In fact no one can really answer your question unless they are certain that they can create an optimal solution in both languages, which is unlikely. In other words "My C solution was faster than my Python solution" is not the same as "C is faster than Python"
I'm willing to bet that Guido Van Rossum could have written Python solutions for adam and Dustin's problems that performed quite well.
My rule of thumb is that unless you are writing the sort of application that requires you to count clock cycles, you can probably achieve acceptable performance in Python.
Adding my $0.02 for the record.
My work involves developing numeric models that run over 100's of gigabytes of data. The hard problems are in coming up with a revenue-generating solution quickly (i.e. time-to-market). To be commercially successful the solution also has to execute quickly (compute the solution in minimal amounts of time).

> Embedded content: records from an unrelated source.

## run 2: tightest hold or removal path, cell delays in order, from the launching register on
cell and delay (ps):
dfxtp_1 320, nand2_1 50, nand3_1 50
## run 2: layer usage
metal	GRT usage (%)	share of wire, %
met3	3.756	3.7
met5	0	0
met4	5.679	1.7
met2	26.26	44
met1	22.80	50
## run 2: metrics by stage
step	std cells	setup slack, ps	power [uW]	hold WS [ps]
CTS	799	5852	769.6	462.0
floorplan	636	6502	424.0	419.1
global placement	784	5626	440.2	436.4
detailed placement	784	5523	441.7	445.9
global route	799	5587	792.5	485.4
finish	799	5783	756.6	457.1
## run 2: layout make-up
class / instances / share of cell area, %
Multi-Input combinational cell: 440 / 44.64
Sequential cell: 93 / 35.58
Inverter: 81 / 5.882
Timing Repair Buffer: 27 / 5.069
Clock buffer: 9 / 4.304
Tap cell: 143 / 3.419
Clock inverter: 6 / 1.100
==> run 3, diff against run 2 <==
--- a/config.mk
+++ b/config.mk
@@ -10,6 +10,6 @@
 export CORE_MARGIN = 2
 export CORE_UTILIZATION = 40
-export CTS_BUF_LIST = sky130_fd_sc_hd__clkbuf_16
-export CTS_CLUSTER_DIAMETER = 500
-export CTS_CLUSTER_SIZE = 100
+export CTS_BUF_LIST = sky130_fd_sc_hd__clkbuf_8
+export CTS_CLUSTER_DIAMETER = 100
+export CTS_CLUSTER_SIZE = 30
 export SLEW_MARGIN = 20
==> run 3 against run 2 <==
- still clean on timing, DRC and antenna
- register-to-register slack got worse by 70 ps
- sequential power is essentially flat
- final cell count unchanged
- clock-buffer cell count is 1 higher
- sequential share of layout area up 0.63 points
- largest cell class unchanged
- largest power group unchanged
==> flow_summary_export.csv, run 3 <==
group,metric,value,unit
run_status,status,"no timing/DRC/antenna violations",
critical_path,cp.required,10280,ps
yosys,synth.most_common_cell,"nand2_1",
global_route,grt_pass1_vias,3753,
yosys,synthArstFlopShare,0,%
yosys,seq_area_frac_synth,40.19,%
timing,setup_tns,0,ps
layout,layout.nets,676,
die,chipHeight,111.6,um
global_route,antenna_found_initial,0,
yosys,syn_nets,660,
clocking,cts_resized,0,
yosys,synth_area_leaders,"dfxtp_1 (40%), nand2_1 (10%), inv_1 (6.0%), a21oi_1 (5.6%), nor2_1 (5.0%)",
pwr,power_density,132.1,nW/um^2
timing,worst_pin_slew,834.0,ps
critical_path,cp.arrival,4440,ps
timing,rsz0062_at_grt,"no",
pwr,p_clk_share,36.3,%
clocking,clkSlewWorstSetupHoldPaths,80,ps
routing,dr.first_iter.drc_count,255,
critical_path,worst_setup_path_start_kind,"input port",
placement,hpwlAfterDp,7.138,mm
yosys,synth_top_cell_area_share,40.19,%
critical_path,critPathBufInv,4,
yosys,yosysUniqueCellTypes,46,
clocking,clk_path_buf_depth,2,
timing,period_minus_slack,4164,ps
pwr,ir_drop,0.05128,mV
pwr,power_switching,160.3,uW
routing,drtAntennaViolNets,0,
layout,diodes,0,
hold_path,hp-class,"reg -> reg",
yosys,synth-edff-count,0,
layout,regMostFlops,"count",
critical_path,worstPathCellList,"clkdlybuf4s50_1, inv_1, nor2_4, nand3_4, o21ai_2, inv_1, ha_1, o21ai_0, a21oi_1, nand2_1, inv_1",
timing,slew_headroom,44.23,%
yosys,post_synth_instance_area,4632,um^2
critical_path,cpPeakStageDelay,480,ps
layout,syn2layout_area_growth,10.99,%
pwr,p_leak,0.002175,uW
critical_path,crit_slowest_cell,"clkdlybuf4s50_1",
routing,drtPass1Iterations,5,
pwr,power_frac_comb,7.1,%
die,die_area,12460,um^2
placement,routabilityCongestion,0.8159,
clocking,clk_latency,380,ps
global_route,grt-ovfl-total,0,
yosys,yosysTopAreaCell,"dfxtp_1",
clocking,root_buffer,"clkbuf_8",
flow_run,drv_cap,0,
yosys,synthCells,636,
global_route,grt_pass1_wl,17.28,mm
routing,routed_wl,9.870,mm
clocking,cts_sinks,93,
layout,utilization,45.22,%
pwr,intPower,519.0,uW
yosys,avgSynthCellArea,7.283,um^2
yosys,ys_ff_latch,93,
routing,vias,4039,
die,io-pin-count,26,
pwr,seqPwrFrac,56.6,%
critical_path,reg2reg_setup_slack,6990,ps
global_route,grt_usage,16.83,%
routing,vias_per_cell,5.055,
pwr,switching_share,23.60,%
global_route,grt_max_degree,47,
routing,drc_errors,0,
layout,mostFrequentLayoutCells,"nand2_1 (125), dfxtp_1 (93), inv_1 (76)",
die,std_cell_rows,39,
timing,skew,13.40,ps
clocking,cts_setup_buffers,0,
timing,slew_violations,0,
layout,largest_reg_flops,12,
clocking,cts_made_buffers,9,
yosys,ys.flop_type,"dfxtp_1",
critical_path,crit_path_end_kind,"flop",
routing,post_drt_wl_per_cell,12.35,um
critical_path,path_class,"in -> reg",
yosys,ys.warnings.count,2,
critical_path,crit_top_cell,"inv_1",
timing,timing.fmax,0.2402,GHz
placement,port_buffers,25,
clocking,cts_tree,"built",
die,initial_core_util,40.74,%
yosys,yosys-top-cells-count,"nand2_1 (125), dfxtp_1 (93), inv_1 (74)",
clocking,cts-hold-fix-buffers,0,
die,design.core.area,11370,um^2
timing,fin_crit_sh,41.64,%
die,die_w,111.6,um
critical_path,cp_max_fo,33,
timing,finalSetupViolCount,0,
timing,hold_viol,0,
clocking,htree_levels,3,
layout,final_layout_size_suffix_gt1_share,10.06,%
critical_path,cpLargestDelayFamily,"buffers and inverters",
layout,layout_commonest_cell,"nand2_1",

For us Python has proven to be an excellent choice to develop solutions for the reasons commonly cited: fast development time, language expressiveness, rich libraries, etc. But to meet the execution speed needs we've adopted the 'Hybrid' approach that several responses have already mentioned.
- Using numpy for computationally intense parts. We get within 1.1x to 2.5x the speed of a 'native' C++ solution with numpy with less code, fewer bugs, and shorter development times.
- Pickling (Python's object serialization) intermediate results to minimize re-computation. The nature of our system requires multiple steps over the same data, so we 'memorize' the results and re-use them where possible.
- Profiling and choosing better algorithms. It's been said in other responses, but I'll repeat it: we whip-out cProfile and try to replace hot-spots with a better algorithm. Not applicable in all cases.
- Going to C++. If the above fails then we call a C++ library. We use PyBindGen to write our Python/C++ wrappers. We found it far superior to SWIG, SIP, and Boost.Python as it produces direct Python C API code without an intermediate layer.
Reading this list you might think "What a lot of re-work! I'll just do it in [C/C++/Java/assembler] the first time around and be done with it."
Let me put it into perspective. Using Python we were able to produce a working revenue-generating application in 5 weeks that, in other languages, had previously required 3 months for projects of similar scope. This includes the time needed to optimize the Python parts we found to be slow.
While at uni we were writing a computer vision system for analysing human behaviour based on video clips. We used python because of the excellent PIL, to speed up development and let us get easy access to the image frames we'd extracted from the video for converting to arrays etc.
For 90% of what we wanted it was fine and since the images were reasonably low resolution the speed wasn't bad. However, a few of the processes required some complex pixel-by-pixel computations as well as convolutions which are notoriously slow. For these particular areas we re-wrote the innermost parts of the loops in C and just updated the old Python functions to call the C functions.
This gave us the best of both worlds. We had the ease of data access that python provides, which enabled to develop fast, and then the straight-line speed of C for the most intensive computations.